Le week-end dernier, je vous avais emmenés au pied du château de Marson et j’avais évoqué sa compagne, la petite église Sainte-Croix. C’est aujourd’hui, jour des Rameaux, à son tour d’être mise en lumière.

Bordée par les vestiges de son lavoir public du XVIII° siècle, l’église, dédiée à sainte Croix, est un petit édifice plein de charme qui possède une nef unique du XII° siècle. Elle aurait été primitivement fondée sous le nom de chapelle Sainte-Catherine par Baudouin de la Grézille et fut ensuite dédiée sous le vocable de Sainte-Croix.

 

  église marson lavoir P

 

C’est Geoffroy de la Gézille, seigneur de Marson, qui la fit construire. Voulant y attacher un prêtre, il supplia Geoffroy-la-Mouche, évêque d’Angers (1162-1177), d’approuver son œuvre. C’est ainsi que le prélat publia une charte, en date du 10 février 1170 : « Nous, Geoffroy, par la grâce de Dieu, évêque d’Angers, voulons faire savoir par cet écrit que Geoffroy de la Grézille, avec le consentement de l’archidiacre Herbert, de l’archiprêtre Yvon, du maître-école Guillaume, et d’Hardouin, curé de Chétigné, a fait construire à Marson, paroisse de Chétigné, une chapelle qui sera desservie par le curé de Chétigné ou par un chapelain sous ses ordres. » Suivent  des

précisions concernant les dîmes auxquelles renonce le seigneur en faveur du curé, les fêtes annuelles et les sacrements.

 

église de marson cimetière P

 

En 1584, le seigneur de Marson souhaita fixer la résidence des deux prêtres de la paroisse. Il accorda au desservant une maison qu’il venait de faire édifier et une cave avec une cour renfermée de murailles. Il donna au chapelain une cour et un jardin.

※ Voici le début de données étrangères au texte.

--- src/design/tru_top.sv ---
`timescale 1ns/1ps

module tru_top
(
   input  logic                  clk,
   input  logic                  rst_n_i,
   input  tru_pkg::tru_tab_wr_t  tab_wr_i,    // software table writes
   input  tru_pkg::tru_req_t     tru_req_i,
   input  tru_pkg::port_mask_t   ep_status_i,  // link levels from endpoints
   input  tru_pkg::port_mask_t   pass_all_i,   // forwarding enables
   output tru_pkg::tru_resp_t    tru_resp_o
);

   tru_pkg::tru_port_state_t    port_state;
   logic [tru_pkg::FID_W-1:0]   rd_fid;
   tru_pkg::tru_entry_t         rd_entry;

   // link tracking
   tru_port_state u_port_state
   (
      .clk         (clk),
      .rst_n_i     (rst_n_i),
      .ep_status_i (ep_status_i),
      .state_o     (port_state)
   );

   // topology table
   tru_tab u_tab
   (
      .clk         (clk),
      .rst_n_i     (rst_n_i),
      .tab_wr_i    (tab_wr_i),
      .rd_fid_i    (rd_fid),
      .rd_entry_o  (rd_entry)
   );

   // two-stage request pipeline
   tru_resolve u_resolve
   (
      .clk          (clk),
      .rst_n_i      (rst_n_i),
      .req_i        (tru_req_i),
      .rd_fid_o     (rd_fid),
      .entry_i      (rd_entry),
      .port_state_i (port_state),
      .pass_all_i   (pass_all_i),
      .resp_o       (tru_resp_o)
   );

endmodule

Le portail de l’église, réalisé en arc brisé d’une facture romane très sobre, donne dans une nef de petite dimension. Le reste de l’église, dont le chœur et les chapelles latérales, date du XVIII° siècle, époque à laquelle on refit la toiture de la nef.

Louis Raimbault, dans son Répertoire Archéologique en Anjou (1866), donne une description  précise de cette petite église : « Elle a la forme d’une croix latine dont les bras sont très courts. Le chœur, en forme d’arceau, est voûté, avec nervures prismatiques, à l’entrecroisement desquelles est un écusson […] qu’il est facile de reconnaître pour les armes de la famille de Quatrebarbes […] Les trois arcades du transept sont plein cintre […] Le côté nord-est de la nef a une petite fenêtre plein cintre qui peut remonter au XII° siècle. Le pignon est également percé d’une fenêtre plein cintre et le sommet terminé par une bretèche (logette destinée à recevoir les cloches) à deux baies dans l’une desquelles se trouve la cloche […] La grande porte sur le côté sud-ouest de la nef est ogivale à nervure cylindrique et surmontée d’un écusson qui semble pareil à celui de la voûte du chœur. Une petite galerie, ou vestibule, est élevée devant cette porte. » On trouve ce type de galerie dans certaines églises romanes de Champagne.

 

église marson porche P

 

Les murs intérieurs étaient surmontés d’une corniche dont il ne demeure que quelques éléments. La charpente de la nef, en forme de carène renversée, ne présente pas de faîtière. Elle est remarquable par la finesse de ses entraits et de ses poinçons. Le 15 août 1762, la charpente du chœur s’effondra. L’ensemble fut reconstruit et le chœur lambrissé en fut terminé le 16 juin 1764 par les soins de M. Le Royer de Chantepie, curé de Chétigné et de Marson. L’année suivante, le grand autel fut démoli. L’autel aux parements de marbre, date de 1765 et il fut placé au bas du grand vitrail du pignon.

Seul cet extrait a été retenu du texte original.